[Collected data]
^^^^

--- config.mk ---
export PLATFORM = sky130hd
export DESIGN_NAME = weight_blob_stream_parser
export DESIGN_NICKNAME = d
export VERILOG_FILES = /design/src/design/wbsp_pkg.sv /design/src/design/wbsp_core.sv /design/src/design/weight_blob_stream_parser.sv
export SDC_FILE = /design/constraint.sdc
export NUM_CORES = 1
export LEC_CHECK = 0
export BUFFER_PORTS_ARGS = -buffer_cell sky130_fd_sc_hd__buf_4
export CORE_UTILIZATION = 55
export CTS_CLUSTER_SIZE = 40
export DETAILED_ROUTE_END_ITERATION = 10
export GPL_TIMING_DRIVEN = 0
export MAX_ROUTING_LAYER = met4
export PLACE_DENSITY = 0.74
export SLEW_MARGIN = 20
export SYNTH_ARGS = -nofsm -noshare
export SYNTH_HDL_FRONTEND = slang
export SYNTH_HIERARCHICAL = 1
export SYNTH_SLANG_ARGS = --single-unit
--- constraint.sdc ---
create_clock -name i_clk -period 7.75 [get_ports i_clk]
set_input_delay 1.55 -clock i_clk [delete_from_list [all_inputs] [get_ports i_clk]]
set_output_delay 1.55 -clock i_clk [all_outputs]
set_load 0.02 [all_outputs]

^^^^

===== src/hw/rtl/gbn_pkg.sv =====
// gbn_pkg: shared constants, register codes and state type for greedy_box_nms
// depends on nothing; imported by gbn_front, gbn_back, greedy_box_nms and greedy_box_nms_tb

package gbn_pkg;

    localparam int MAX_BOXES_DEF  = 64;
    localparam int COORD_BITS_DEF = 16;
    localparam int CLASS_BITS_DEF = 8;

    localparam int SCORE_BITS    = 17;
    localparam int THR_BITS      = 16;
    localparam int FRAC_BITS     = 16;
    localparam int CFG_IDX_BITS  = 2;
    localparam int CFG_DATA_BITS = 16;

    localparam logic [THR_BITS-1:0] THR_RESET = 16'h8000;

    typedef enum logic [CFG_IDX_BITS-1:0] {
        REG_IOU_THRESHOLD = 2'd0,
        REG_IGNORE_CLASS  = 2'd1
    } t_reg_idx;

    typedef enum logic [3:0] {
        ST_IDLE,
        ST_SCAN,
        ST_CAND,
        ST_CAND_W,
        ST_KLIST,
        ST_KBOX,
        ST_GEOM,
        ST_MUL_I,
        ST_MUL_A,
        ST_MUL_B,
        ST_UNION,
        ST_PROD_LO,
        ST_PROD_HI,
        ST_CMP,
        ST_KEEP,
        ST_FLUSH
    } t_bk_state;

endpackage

^^^^

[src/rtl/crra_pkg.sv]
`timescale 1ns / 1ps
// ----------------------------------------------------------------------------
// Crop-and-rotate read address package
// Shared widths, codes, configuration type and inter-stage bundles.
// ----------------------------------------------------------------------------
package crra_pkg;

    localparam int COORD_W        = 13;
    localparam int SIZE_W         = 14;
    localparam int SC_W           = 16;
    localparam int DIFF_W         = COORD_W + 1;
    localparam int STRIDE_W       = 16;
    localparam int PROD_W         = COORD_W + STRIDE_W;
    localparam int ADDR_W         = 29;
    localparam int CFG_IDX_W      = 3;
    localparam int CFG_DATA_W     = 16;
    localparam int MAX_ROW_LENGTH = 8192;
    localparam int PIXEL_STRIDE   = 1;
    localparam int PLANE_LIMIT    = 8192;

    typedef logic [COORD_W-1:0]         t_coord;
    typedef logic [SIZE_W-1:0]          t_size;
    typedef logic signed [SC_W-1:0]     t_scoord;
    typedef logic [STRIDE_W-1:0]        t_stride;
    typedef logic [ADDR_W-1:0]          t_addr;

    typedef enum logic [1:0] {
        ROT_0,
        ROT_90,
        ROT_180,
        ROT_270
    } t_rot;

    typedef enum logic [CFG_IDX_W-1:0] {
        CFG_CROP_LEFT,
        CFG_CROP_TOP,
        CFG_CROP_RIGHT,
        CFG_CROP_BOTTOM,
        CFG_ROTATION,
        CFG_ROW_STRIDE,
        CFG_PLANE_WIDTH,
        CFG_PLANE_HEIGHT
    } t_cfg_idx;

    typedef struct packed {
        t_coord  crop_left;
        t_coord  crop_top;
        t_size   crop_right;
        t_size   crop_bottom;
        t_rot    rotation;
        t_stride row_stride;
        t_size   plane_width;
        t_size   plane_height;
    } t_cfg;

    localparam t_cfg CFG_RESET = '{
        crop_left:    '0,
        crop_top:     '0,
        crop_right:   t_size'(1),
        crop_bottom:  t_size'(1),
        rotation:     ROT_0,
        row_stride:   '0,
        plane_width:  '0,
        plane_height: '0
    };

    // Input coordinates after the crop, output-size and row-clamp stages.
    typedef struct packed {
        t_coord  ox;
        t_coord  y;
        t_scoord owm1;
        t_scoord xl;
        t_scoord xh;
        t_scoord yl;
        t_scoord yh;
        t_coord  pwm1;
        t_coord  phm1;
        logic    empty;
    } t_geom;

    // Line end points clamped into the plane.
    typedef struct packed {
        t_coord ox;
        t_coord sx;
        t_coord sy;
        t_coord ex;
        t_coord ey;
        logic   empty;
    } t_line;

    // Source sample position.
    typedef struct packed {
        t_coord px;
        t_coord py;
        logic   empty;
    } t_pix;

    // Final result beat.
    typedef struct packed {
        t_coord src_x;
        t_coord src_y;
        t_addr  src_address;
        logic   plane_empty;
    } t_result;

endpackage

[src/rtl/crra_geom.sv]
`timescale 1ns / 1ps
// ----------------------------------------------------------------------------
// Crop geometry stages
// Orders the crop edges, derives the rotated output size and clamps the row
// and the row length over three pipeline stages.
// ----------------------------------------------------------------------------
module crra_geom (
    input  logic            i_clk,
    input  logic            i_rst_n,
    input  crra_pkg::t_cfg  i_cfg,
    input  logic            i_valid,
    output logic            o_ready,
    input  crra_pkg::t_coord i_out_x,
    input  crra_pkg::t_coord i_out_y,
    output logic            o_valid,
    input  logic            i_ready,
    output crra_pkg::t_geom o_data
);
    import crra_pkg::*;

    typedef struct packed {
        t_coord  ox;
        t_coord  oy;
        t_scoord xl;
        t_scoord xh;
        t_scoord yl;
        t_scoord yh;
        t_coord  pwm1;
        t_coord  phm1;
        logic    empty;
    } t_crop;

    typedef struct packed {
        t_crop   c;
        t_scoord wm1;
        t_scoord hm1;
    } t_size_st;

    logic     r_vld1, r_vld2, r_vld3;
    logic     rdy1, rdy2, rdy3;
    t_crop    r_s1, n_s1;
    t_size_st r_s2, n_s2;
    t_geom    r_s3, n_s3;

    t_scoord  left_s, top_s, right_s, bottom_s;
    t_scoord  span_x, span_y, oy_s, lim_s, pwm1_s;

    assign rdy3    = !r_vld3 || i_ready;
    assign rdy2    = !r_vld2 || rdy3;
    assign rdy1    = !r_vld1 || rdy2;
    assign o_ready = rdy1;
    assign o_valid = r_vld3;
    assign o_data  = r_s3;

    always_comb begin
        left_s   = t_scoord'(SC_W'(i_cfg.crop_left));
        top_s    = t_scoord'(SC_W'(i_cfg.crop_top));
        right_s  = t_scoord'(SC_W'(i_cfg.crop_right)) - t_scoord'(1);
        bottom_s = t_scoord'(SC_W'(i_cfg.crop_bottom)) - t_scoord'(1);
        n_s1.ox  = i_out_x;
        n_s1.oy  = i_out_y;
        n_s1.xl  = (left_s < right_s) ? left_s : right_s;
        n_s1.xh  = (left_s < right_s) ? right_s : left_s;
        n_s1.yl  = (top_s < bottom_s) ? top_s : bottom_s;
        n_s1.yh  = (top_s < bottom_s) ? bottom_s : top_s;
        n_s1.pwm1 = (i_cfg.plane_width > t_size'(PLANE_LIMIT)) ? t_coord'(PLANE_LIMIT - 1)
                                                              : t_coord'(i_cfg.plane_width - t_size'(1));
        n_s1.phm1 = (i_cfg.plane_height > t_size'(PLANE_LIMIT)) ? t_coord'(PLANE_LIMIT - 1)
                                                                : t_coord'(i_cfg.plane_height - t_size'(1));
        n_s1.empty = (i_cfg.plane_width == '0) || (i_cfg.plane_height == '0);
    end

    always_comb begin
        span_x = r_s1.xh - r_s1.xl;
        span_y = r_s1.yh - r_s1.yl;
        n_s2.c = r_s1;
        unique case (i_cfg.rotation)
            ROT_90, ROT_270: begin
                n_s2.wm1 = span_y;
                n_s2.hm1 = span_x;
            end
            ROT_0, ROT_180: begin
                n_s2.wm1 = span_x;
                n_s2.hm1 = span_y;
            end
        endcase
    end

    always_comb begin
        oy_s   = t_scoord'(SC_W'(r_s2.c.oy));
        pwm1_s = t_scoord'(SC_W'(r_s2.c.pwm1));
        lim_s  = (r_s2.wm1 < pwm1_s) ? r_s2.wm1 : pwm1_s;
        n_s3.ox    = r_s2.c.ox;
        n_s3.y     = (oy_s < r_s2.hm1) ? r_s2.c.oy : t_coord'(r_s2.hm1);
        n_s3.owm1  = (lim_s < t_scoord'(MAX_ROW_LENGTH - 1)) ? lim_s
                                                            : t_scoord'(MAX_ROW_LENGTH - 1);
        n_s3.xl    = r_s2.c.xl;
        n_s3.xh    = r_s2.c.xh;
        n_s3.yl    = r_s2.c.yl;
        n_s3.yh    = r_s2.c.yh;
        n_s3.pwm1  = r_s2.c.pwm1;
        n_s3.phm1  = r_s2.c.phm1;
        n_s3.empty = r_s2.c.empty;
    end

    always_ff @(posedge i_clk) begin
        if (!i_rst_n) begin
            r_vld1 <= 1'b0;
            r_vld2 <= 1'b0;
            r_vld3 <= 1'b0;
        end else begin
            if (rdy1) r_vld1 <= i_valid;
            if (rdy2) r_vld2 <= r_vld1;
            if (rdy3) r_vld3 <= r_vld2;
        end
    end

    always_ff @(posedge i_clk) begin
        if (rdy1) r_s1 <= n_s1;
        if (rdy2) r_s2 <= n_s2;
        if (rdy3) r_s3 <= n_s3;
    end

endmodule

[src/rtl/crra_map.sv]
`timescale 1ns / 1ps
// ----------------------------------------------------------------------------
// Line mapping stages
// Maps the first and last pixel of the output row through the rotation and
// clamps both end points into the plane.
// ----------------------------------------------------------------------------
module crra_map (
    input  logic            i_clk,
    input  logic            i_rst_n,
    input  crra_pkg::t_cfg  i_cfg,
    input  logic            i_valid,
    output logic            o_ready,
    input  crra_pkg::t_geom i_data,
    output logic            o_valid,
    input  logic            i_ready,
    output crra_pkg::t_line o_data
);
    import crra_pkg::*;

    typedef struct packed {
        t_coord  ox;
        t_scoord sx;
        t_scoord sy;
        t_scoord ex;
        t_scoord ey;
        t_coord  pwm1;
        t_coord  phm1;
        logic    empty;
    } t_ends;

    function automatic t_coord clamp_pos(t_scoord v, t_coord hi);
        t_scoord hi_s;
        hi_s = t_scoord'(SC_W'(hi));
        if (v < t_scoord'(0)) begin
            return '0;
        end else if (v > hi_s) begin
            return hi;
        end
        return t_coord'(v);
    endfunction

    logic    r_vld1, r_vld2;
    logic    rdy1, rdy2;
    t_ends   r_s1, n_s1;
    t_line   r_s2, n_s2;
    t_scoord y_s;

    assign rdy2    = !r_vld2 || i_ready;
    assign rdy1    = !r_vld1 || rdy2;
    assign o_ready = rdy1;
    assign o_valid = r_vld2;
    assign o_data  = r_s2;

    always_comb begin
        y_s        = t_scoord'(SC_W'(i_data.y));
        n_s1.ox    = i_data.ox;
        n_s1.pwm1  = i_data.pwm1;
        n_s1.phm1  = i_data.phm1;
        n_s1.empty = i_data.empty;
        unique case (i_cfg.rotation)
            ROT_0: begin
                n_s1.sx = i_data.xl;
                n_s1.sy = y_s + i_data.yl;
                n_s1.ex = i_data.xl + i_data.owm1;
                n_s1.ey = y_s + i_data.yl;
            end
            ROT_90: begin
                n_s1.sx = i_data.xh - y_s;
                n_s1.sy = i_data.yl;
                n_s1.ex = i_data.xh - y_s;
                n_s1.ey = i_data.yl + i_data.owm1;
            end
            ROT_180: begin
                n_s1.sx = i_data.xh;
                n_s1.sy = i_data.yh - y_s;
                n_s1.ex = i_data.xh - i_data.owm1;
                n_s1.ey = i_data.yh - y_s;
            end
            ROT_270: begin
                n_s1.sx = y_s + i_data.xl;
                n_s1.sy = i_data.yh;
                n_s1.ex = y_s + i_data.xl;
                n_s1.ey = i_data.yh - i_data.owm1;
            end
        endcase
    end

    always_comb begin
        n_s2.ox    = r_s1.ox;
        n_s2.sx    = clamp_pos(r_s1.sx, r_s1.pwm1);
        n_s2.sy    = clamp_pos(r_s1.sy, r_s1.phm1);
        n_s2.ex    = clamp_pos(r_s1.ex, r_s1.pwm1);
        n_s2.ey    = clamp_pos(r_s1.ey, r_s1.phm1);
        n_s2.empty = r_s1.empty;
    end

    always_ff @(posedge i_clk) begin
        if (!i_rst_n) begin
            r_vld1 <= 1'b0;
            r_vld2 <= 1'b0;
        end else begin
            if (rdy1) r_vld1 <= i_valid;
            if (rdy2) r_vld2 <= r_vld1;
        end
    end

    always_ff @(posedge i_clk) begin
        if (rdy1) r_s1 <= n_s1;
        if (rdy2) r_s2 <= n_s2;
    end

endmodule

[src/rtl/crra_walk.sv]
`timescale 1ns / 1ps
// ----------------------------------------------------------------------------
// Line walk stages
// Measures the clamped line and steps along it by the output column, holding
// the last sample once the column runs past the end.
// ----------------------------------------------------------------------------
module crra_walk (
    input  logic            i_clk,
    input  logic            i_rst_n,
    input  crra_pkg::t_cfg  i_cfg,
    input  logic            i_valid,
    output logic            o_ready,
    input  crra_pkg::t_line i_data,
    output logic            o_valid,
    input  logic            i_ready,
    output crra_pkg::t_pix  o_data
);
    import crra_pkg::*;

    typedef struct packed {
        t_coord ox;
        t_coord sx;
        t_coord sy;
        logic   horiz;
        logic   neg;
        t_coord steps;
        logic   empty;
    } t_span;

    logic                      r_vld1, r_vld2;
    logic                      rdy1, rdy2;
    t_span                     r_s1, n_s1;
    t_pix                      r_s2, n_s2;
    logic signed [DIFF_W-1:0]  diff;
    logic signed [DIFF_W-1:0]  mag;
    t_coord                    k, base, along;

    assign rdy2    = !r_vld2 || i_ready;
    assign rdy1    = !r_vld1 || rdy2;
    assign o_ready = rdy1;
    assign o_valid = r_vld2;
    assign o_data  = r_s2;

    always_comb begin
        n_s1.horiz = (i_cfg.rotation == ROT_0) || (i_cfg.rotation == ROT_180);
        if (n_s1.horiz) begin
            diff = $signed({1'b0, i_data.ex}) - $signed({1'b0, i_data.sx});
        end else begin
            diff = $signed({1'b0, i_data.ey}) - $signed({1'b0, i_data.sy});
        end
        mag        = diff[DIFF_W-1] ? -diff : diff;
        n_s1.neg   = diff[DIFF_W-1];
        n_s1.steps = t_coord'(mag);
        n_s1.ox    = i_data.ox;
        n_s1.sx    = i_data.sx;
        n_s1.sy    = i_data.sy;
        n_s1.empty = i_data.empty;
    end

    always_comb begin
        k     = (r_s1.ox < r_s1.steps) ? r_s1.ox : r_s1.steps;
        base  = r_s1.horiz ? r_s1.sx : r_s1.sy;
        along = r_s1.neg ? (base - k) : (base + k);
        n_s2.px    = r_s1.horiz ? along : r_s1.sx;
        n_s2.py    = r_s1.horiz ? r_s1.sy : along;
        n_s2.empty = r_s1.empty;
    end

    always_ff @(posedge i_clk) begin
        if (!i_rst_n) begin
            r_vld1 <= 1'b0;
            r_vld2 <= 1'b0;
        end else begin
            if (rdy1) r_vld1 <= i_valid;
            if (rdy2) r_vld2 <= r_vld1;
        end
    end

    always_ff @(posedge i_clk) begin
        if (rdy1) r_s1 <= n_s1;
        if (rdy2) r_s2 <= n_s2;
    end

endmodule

^^^^

◆ **Exercise details**
Extract every line above that contains the word "into".

◆ **Solved problem**
    // Line end points clamped into the plane.
// clamps both end points into the plane.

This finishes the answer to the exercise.